## Aim of the exercise
When you reach the line that contains "--- a/flow/config.mk" in the data below, start reproducing lines exactly, and stop after the line that contains "export IMPL_cts_setup_buffers=0".
------------------------------------
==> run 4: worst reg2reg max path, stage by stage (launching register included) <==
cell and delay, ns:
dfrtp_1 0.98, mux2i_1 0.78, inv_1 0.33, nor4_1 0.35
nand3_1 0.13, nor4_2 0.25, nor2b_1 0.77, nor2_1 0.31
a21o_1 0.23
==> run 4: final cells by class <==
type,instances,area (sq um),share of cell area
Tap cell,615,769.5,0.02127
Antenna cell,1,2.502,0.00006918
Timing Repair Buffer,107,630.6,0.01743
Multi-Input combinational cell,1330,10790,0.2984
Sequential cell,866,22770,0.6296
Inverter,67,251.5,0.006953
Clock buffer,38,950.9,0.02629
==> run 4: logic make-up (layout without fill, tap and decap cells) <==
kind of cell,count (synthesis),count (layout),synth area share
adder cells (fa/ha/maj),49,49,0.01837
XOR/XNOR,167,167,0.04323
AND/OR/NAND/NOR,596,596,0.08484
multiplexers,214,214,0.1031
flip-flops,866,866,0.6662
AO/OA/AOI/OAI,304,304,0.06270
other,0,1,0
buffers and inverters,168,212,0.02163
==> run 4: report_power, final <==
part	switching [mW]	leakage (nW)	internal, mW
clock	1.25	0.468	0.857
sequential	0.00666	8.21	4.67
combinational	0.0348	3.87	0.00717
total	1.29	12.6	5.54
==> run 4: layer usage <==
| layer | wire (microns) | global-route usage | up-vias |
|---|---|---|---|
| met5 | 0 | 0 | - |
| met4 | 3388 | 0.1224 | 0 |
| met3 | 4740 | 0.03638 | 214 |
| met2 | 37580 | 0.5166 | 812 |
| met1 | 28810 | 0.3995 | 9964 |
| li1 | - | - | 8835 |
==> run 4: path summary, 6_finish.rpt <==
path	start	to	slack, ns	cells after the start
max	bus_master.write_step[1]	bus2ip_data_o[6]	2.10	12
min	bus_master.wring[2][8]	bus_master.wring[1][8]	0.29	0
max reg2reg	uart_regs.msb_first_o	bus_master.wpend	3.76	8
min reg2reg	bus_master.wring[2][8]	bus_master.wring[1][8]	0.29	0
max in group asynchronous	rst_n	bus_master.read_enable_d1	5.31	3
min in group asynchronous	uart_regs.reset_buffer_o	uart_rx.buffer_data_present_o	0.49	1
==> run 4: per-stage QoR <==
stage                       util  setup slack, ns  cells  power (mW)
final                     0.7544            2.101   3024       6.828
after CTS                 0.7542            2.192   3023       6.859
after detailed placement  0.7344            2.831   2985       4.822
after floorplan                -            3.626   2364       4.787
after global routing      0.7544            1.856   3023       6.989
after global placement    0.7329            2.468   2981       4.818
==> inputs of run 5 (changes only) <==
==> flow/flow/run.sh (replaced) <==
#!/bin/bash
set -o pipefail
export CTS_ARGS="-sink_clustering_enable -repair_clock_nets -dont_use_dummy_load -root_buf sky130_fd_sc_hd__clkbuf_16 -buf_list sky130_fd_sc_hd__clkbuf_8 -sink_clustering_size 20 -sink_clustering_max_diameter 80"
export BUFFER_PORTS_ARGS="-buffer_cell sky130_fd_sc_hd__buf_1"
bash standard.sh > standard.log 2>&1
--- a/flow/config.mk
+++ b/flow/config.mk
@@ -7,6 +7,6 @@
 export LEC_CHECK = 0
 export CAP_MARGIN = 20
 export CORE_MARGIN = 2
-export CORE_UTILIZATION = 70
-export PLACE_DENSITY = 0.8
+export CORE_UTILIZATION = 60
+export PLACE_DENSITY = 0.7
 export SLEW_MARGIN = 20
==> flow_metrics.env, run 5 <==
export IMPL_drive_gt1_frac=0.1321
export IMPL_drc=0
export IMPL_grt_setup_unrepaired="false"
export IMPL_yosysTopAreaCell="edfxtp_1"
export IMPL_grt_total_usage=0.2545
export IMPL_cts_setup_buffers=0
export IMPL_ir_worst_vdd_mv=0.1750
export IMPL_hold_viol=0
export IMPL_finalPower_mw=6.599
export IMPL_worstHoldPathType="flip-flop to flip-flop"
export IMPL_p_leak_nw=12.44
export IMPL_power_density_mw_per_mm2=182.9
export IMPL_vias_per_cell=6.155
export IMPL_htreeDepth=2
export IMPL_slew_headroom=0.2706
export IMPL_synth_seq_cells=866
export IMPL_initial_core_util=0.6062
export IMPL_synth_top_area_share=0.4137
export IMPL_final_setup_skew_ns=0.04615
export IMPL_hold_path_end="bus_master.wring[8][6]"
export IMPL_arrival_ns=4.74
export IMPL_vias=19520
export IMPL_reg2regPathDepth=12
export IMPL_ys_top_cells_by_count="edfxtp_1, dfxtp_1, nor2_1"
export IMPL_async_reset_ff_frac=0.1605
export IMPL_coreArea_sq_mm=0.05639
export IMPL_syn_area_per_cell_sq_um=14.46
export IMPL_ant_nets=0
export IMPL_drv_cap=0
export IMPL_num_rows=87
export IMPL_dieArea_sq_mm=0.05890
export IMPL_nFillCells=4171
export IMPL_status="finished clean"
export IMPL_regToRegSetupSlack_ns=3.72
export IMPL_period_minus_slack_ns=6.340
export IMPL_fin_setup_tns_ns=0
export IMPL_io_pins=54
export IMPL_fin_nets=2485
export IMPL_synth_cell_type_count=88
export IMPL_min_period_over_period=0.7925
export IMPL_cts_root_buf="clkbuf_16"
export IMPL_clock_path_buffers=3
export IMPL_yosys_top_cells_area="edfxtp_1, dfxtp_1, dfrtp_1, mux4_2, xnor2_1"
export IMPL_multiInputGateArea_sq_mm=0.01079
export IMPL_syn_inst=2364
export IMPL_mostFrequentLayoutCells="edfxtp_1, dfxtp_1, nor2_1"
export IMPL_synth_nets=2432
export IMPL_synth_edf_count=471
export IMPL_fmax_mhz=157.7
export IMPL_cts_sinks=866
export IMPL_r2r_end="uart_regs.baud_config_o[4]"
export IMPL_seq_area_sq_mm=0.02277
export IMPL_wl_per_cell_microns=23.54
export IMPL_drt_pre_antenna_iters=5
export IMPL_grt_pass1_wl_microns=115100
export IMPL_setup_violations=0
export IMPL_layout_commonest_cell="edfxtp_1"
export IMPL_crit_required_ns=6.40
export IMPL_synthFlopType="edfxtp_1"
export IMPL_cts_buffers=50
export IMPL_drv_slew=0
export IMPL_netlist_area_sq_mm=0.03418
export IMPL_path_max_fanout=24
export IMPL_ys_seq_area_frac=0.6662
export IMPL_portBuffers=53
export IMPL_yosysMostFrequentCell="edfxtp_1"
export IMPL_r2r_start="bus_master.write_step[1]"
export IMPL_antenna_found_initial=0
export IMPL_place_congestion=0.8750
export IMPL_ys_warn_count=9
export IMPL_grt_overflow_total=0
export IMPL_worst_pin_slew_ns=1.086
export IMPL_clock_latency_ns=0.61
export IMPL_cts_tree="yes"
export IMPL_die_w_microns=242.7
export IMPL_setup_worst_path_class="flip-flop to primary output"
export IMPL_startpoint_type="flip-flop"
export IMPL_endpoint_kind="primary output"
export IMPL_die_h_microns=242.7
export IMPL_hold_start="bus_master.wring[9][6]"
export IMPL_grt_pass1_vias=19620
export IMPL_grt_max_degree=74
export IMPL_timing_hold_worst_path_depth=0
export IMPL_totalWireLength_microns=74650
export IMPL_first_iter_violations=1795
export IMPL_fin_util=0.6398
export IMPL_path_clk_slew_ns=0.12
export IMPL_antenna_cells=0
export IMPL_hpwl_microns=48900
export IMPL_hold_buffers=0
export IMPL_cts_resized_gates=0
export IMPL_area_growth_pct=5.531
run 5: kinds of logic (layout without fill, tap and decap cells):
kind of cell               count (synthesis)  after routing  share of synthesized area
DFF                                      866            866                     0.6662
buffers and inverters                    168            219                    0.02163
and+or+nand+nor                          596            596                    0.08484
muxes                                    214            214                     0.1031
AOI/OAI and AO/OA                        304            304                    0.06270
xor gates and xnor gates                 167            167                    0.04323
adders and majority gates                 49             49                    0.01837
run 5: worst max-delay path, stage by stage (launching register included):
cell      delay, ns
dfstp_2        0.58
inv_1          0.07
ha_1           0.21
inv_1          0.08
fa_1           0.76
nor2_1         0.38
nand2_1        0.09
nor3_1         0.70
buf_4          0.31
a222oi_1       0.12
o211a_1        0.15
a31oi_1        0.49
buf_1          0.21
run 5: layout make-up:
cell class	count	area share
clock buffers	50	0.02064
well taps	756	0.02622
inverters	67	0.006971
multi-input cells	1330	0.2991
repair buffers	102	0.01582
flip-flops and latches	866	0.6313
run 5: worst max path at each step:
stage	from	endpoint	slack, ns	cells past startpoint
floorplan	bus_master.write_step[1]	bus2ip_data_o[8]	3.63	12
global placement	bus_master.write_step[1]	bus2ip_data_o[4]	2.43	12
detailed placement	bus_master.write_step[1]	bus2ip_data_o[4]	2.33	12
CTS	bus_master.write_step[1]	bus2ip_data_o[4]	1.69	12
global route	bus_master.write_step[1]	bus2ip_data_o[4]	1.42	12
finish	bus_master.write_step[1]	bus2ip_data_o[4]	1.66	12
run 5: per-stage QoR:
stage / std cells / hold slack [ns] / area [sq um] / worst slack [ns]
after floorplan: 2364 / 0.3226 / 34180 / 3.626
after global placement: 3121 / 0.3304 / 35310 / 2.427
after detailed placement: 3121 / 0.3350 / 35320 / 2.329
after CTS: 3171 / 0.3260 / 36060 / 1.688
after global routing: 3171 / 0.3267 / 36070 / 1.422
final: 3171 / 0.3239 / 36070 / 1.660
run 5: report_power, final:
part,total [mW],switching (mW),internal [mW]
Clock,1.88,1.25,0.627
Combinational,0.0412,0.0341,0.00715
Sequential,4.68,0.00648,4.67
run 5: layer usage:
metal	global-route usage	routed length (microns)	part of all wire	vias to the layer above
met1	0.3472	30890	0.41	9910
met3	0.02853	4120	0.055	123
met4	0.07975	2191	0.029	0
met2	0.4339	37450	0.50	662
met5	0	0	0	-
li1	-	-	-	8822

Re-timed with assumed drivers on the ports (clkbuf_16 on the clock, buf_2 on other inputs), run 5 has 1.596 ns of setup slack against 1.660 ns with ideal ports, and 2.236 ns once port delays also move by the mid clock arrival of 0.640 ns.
------------------------------------
## Task answer
--- a/flow/config.mk
+++ b/flow/config.mk
@@ -7,6 +7,6 @@
 export LEC_CHECK = 0
 export CAP_MARGIN = 20
 export CORE_MARGIN = 2
-export CORE_UTILIZATION = 70
-export PLACE_DENSITY = 0.8
+export CORE_UTILIZATION = 60
+export PLACE_DENSITY = 0.7
 export SLEW_MARGIN = 20
==> flow_metrics.env, run 5 <==
export IMPL_drive_gt1_frac=0.1321
export IMPL_drc=0
export IMPL_grt_setup_unrepaired="false"
export IMPL_yosysTopAreaCell="edfxtp_1"
export IMPL_grt_total_usage=0.2545
export IMPL_cts_setup_buffers=0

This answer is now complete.